LGBT HISTORY MONTH

Before Stonewall, There Was The Cooper’s Donuts And Compton’s Cafeteria Riots

October is LGBT History Month. All throughout the month we’ll revisit stories that shed light on lesser-known moments in LGBT history. While many think of the Stonewall riots as the beginning of the modern gay movement, there were numerous incidents and organizations that paved the way for what happened in June 1969. Two major uprisings broke out years before and some 3,000 miles away: The 1959 riot at Cooper’s Donuts in Los Angeles and a 1966 riot at Compton’s Cafeteria in San Francisco. Though knowledge of both has faded over the years, they provide an important illustration of where trans folk, queens and sexual outlaws figure into the modern LGBT rights movement and what led them to finally stand up to abuse and discrimination. In the ’50s and ’60s, Los Angeles cops made a habit of screwing with queers: They would raided gay bars, marching the queers out in a line and arresting anyone whose perceived gender didn’t match what was on their ID. Occasionally, they’d even single out a few lucky victims for special attention in the form of insults and beatings.
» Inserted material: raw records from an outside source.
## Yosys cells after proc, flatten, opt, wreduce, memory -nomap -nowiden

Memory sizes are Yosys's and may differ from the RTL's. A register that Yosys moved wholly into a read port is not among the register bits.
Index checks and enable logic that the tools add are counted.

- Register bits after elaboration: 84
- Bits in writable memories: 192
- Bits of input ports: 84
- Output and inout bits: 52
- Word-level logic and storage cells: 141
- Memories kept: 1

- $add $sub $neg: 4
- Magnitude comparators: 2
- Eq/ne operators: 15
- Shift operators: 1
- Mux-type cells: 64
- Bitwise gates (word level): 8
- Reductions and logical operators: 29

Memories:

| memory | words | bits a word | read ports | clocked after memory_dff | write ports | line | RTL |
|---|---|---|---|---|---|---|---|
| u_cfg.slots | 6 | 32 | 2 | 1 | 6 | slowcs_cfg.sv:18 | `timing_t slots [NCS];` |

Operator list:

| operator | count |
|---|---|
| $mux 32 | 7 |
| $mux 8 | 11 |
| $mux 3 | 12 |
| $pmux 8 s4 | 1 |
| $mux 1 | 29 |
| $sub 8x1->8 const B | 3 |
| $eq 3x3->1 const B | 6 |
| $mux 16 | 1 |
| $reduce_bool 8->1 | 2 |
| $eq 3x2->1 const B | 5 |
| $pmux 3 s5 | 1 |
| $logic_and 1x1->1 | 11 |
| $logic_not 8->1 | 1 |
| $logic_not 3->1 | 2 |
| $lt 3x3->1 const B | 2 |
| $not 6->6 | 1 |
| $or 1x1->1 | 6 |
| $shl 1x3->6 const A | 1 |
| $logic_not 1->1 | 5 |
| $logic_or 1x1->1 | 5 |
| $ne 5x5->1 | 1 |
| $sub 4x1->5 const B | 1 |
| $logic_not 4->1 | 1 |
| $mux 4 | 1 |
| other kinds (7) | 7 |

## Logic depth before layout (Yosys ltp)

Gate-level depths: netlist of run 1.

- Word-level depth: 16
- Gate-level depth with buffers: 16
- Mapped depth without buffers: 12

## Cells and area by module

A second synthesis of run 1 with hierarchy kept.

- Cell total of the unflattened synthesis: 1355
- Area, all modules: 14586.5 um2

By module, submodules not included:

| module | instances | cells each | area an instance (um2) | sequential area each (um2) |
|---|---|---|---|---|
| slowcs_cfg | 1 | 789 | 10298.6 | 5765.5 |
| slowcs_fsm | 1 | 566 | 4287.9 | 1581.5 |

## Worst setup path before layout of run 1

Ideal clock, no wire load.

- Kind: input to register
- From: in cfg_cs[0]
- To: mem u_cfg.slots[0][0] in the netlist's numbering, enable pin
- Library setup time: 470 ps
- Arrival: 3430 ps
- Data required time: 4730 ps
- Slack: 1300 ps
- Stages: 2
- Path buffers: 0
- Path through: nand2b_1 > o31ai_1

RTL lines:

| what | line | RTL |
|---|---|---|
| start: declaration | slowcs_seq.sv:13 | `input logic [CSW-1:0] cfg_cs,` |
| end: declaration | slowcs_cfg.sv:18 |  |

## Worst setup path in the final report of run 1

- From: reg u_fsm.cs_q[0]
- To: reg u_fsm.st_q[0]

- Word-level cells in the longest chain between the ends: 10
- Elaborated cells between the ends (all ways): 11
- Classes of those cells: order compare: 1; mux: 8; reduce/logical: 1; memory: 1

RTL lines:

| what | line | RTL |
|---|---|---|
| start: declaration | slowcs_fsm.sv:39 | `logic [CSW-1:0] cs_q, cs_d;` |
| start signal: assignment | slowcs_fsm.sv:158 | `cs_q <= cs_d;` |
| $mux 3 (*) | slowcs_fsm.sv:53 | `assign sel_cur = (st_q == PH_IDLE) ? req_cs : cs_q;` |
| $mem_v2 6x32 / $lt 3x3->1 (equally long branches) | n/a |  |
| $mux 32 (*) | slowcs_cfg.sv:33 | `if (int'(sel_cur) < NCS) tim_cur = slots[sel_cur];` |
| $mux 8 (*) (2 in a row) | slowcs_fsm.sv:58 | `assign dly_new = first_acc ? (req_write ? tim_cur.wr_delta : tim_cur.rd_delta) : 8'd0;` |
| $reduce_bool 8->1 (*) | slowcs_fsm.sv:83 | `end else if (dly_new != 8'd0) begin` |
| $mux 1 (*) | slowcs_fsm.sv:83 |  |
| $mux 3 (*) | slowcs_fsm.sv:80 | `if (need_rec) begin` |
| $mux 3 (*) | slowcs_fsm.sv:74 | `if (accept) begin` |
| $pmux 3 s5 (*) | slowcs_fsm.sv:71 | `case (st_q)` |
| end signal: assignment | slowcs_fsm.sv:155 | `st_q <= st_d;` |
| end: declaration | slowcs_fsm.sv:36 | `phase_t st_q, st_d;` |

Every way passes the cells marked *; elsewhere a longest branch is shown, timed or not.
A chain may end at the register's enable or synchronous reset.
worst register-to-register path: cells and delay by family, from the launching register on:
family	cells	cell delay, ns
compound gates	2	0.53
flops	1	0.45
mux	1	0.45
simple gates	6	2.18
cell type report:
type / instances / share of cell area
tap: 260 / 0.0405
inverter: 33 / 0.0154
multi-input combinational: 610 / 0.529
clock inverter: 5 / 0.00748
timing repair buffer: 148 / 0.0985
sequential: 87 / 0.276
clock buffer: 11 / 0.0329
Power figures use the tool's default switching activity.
[config.mk]
export PLATFORM = sky130hd
export DESIGN_NAME = pair_adc_sequencer
export DESIGN_NICKNAME = d
export VERILOG_FILES = /design/src/rtl/seq_pkg.sv /design/src/rtl/seq_edge_sync.sv /design/src/rtl/seq_pacer.sv /design/src/rtl/seq_host_regs.sv /design/src/rtl/pair_adc_sequencer.sv
export SDC_FILE = /design/constraint.sdc
export NUM_CORES = 1
export LEC_CHECK = 0
export BUFFER_PORTS_ARGS = -buffer_cell sky130_fd_sc_hd__buf_2
export CORE_MARGIN = 10
export CORE_UTILIZATION = 31
export CTS_CLUSTER_DIAMETER = 60
export CTS_CLUSTER_SIZE = 24
export DETAILED_ROUTE_END_ITERATION = 8
export HOLD_SLACK_MARGIN = 0.12
export PLACE_DENSITY = 0.46
export SETUP_SLACK_MARGIN = 0.3
export SLEW_MARGIN = 20
export SYNTH_ARGS = -nofsm -noshare
export SYNTH_HDL_FRONTEND = slang
export SYNTH_SLANG_ARGS = --single-unit
[constraint.sdc]
create_clock -name clk -period 5.6 [get_ports clk]
set_input_delay 0.56 -clock clk [delete_from_list [all_inputs] [get_ports clk]]
set_output_delay 0.56 -clock clk [all_outputs]
set_load 0.02 [all_outputs]
File: src/rtl/sp_pkg.sv
package sp_pkg;
    localparam int SP_BYTE_W = 8;
    localparam int SP_DIV_W  = 2 * SP_BYTE_W;
    localparam int SP_OVS    = 4;
    localparam int SP_PH_W   = $clog2(SP_OVS);

    localparam logic [2:0] A_ID0  = 3'd0;
    localparam logic [2:0] A_ID1  = 3'd1;
    localparam logic [2:0] A_ID2  = 3'd2;
    localparam logic [2:0] A_ID3  = 3'd3;
    localparam logic [2:0] A_DATA = 3'd4;
    localparam logic [2:0] A_STAT = 3'd5;
    localparam logic [2:0] A_DIVL = 3'd6;
    localparam logic [2:0] A_DIVH = 3'd7;

    localparam int ST_RXEMPTY = 0;
    localparam int ST_TXIEN   = 1;
    localparam int ST_RXIEN   = 2;
    localparam int ST_OERR    = 3;
    localparam int ST_TXEMPTY = 7;

    typedef enum logic [1:0] {TX_IDLE, TX_START, TX_DATA, TX_STOP} tx_state_e;
    typedef enum logic [1:0] {RX_IDLE, RX_START, RX_DATA, RX_STOP} rx_state_e;
endpackage
$ cat config.mk
export PLATFORM = sky130hd
export DESIGN_NAME = gear_clk_ctl
export DESIGN_NICKNAME = d
export VERILOG_FILES = /design/src/rtl/gear_clk_ctl.sv
export SDC_FILE = /design/constraint.sdc
export NUM_CORES = 1
export LEC_CHECK = 0
export CELL_PAD_IN_SITES_DETAIL_PLACEMENT = 0
export CELL_PAD_IN_SITES_GLOBAL_PLACEMENT = 1
export CORE_AREA = 2 2 82 68
export DETAILED_ROUTE_END_ITERATION = 8
export DIE_AREA = 0 0 84 70
export PLACE_DENSITY = 0.76
export SLEW_MARGIN = 20
export SYNTH_ARGS = -nofsm -noshare
export SYNTH_HDL_FRONTEND = slang
export SYNTH_SLANG_ARGS = --single-unit
$ cat constraint.sdc
create_clock -name clk -period 1.89 [get_ports clk]
set_input_delay 0.378 -clock clk [delete_from_list [all_inputs] [get_ports clk]]
set_output_delay 0.378 -clock clk [all_outputs]
set_load 0.03 [all_outputs]
$ cat src/rtl/gear_clk_ctl.sv
module gear_clk_ctl #(
  parameter logic [1:0] WT_RST = 2'b11,
  parameter int WAIT0 = 16,
  parameter int WAIT1 = 1024,
  parameter int WAIT2 = 16384,
  parameter int WAIT3 = 131072,
  parameter int CNT_W = 17
) (
  input  logic       clk,
  input  logic       rst_n,
  input  logic       reg_wr,
  input  logic [7:0] reg_wdata,
  output logic [7:0] reg_rdata,
  input  logic       stop_req,
  input  logic       ext_wake,
  output logic       cpu_ce,
  output logic       tb_ce
);

  typedef enum logic [1:0] {S_ACT, S_STOP, S_WAIT} st_t;

  function automatic logic [CNT_W-1:0] wait_len(input logic [1:0] c);
    case (c)
      2'b00:   return CNT_W'(WAIT0 - 1);
      2'b01:   return CNT_W'(WAIT1 - 1);
      2'b10:   return CNT_W'(WAIT2 - 1);
      default: return CNT_W'(WAIT3 - 1);
    endcase
  endfunction

  function automatic logic [5:0] gear_lim(input logic [1:0] g);
    case (g)
      2'b11:   return 6'd3;
      2'b10:   return 6'd7;
      2'b01:   return 6'd15;
      default: return 6'd63;
    endcase
  endfunction

  st_t              state;
  logic [CNT_W-1:0] cnt;
  logic [1:0]       cs, wt, cur_gear;
  logic [5:0]       dcnt;
  logic             mon, tick;

  assign mon       = (state == S_ACT);
  assign tick      = mon && (dcnt == gear_lim(cur_gear));
  assign cpu_ce    = tick;
  assign tb_ce     = (state != S_STOP);
  assign reg_rdata = {mon, 2'b00, wt, 1'b1, cs};

  always_ff @(posedge clk or negedge rst_n) begin
    if (!rst_n) begin
      cs <= 2'b00;
      wt <= WT_RST;
    end else if (reg_wr) begin
      cs <= reg_wdata[1:0];
      wt <= reg_wdata[4:3];
    end
  end

  always_ff @(posedge clk or negedge rst_n) begin
    if (!rst_n) begin
      state <= S_WAIT;
      cnt   <= wait_len(WT_RST);
    end else begin
      case (state)
        S_ACT:  if (stop_req) state <= S_STOP;
        S_STOP: if (ext_wake) begin
          state <= S_WAIT;
          cnt   <= wait_len(wt);
        end
        default: begin
          if (cnt == '0) state <= S_ACT;
          else           cnt   <= cnt - 1'b1;
        end
      endcase
    end
  end

  always_ff @(posedge clk or negedge rst_n) begin
    if (!rst_n) begin
      dcnt     <= '0;
      cur_gear <= 2'b00;
    end else if (!mon || tick) begin
      dcnt     <= '0;
      cur_gear <= cs;
    end else begin
      dcnt <= dcnt + 1'b1;
    end
  end

  AST_CE_SPACED: assert property (@(posedge clk) disable iff (!rst_n)
    cpu_ce |=> !cpu_ce);
  AST_STOP_HOLD: assert property (@(posedge clk) disable iff (!rst_n)
    (state == S_STOP && !ext_wake) |=> (state == S_STOP && !tb_ce));
  AST_WAKE_LOAD: assert property (@(posedge clk) disable iff (!rst_n)
    (state == S_STOP && ext_wake) |=> (state == S_WAIT && cnt == wait_len($past(wt))));
  AST_WAIT_COUNT: assert property (@(posedge clk) disable iff (!rst_n)
    (state == S_WAIT && cnt != '0) |=> (state == S_WAIT && cnt == $past(cnt) - 1'b1));
  AST_GEAR_HOLD: assert property (@(posedge clk) disable iff (!rst_n)
    (mon && !tick) |=> (cur_gear == $past(cur_gear)));

endmodule
[src/rtl/irq_prio_arbiter.sv]
module irq_prio_arbiter #(
  parameter int NSRC   = 32,
  parameter int PRIO_W = 3,
  parameter int THR_W  = 2,
  localparam int ID_W  = $clog2(NSRC)
) (
  input  logic                   clk,
  input  logic                   rst_n,
  input  logic [NSRC-1:0]        pend_i,
  input  logic [NSRC-1:0]        en_i,
  input  logic [NSRC*PRIO_W-1:0] prio_i,
  input  logic [THR_W-1:0]       thr_i,
  input  logic                   claim_rd_i,
  output logic [ID_W-1:0]        win_id_o,
  output logic                   irq_o
);

  logic [PRIO_W-1:0] best;
  logic [ID_W-1:0]   cand;

  always_comb begin
    best = PRIO_W'(thr_i);
    cand = '0;
    for (int i = 1; i < NSRC; i++) begin
      if (pend_i[i] && en_i[i] && (prio_i[i*PRIO_W +: PRIO_W] > best)) begin
        best = prio_i[i*PRIO_W +: PRIO_W];
        cand = ID_W'(i);
      end
    end
  end

  always_ff @(posedge clk or negedge rst_n) begin
    if (!rst_n) begin
      win_id_o <= '0;
      irq_o    <= 1'b0;
    end else if (claim_rd_i) begin
      win_id_o <= '0;
      irq_o    <= 1'b0;
    end else begin
      win_id_o <= cand;
      irq_o    <= (cand != '0);
    end
  end

endmodule

[config.mk]
export PLATFORM = sky130hd
export DESIGN_NAME = irq_prio_arbiter
export DESIGN_NICKNAME = d
export VERILOG_FILES = /design/src/rtl/irq_prio_arbiter.sv
export SDC_FILE = /design/constraint.sdc
export NUM_CORES = 1
export LEC_CHECK = 0
export ABC_AREA = 1
export CAP_MARGIN = 20
export CORE_ASPECT_RATIO = 0.75
export CORE_UTILIZATION = 45
export DETAILED_ROUTE_END_ITERATION = 12
export PLACE_DENSITY_LB_ADDON = 0.12
export SETUP_SLACK_MARGIN = 0.05
export SYNTH_ARGS = -nofsm -noshare
export SYNTH_HDL_FRONTEND = slang
export SYNTH_SLANG_ARGS = --single-unit
[constraint.sdc]
create_clock -name clk -period 0.8 [get_ports clk]
set_clock_uncertainty 0.1 [all_clocks]
set_input_delay 0.12 -clock clk [delete_from_list [all_inputs] [get_ports clk]]
set_output_delay 0.12 -clock clk [all_outputs]
set_load 0.1 [all_outputs]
Entrapment was common: Attractively dressed vice cops would cruise gay bars, bathrooms and hook-up spots, pick up tricks and arrest them as soon their target leaned in for a kiss. In other cases, plainclothes cops would wait outside of gay hangouts, trail two men as they walked home and burst into their residence to catch them in the act. As bad as gay men had it, trans people had it worse: With laws against cross-dressing on the books in California, police kept an eye out for them entering or leaving gay bars—any excuse to raid and shut the place down. (Many gay hangouts rejected trans folk for this very reason.) Many in the trans community couldn’t get decent jobs (hell, they still can’t) and some resorted to hustling, giving the whole community the reputation of being prostitutes. The media often conflated homosexuals with cross-dressers, drag queens and trans people, making gay men and lesbians resent trans visibility even more. So what better place to kick back than Cooper’s Donuts, an all-night eatery on Main Street in downtown L.A.? Smack dab between two gay bars—Harold’s and the Waldorf—Cooper’s become a popular late-night hangout for trans folk, butch queens, street hustlers and their johns. (Sounds like a gas, actually).
NEXT:The riot kicks off!
One night in May 1959, the cops showed up to check IDs and arrest some queers:
Two cops entered the donut shop that night, ostensibly checking ID, and arbitrarily picked up two hustlers, two queens, and a young man just cruising and led them out. As the cops packed the back of the squad car, one of the men objected, shouting that the car was illegally crowded. While the two cops switched around to force him in, the others scattered out of the car. From the donut shop, everyone poured out. The crowd was fed up with the police harassment and on this night they fought back, hurling donuts, coffee cups and trash at the police. The police, facing this barrage of [pastries] and porcelain, fled into their car calling for backup. Soon, the street was bustling with disobedience. People spilled out in to the streets, dancing on cars, lighting fires, and generally reeking havoc. The police return with backup and a number of rioters are beaten and arrested. They also closed the street off for a day.
The Cooper’s Donut riot often gets confused with the Compton’s Cafeteria Riot some years later: There were similar political circumstances leading up both riots. And like Cooper’s, Compton’s Cafeteria in San Francisco’s Tenderloin district was a popular all-night hangout for trans people (called “hair fairies” at the time), hustlers and assorted sexual renegades. And both stories involve coffee cups. In August 1966, a cafeteria worker called the police when some transgender customers at Compton’s became unruly. When a police officer attempted to arrest one trans woman, she threw a cup of hot coffee in his face. Within moments, dishes were broken, furniture was thrown, the restaurant’s windows were smashed and a nearby newsstand was burned down. Trans people, hustlers and disenfranchised gay locals picketed the cafeteria the following night, when the restaurant’s windows were smashed again. Unlike the Stonewall riots, the situation at Compton’s was somewhat organized—many picketers were members of militant queer groups like the Street Orphans and Vanguard. Also, the city’s response was quite different from the reaction in New York: A network of social, mental and medical support services was established, followed in 1968 by the creation of the National Transsexual Counseling Unit, overseen by a member of the SFPD.  Directors Victor Silverman and Susan Stryker’s recount the historic two-day incident in their 2005 film, Screaming Queens: The Riot at Compton’s Cafeteria (above).  
NEXT: Have LGBTs declared war on queers?

While the current struggle for LGBT equality is taking place in the mainstream, the first soldiers in the battle for our rights weren’t paid political spokespeople, celebrities or even so-called respectable folks. They were trans people, sex workers and their johns—outright fruits and queers reviled by both homophobic mainstream society, who saw them as freaks, and the larger gay community, who resented them as “bad examples.”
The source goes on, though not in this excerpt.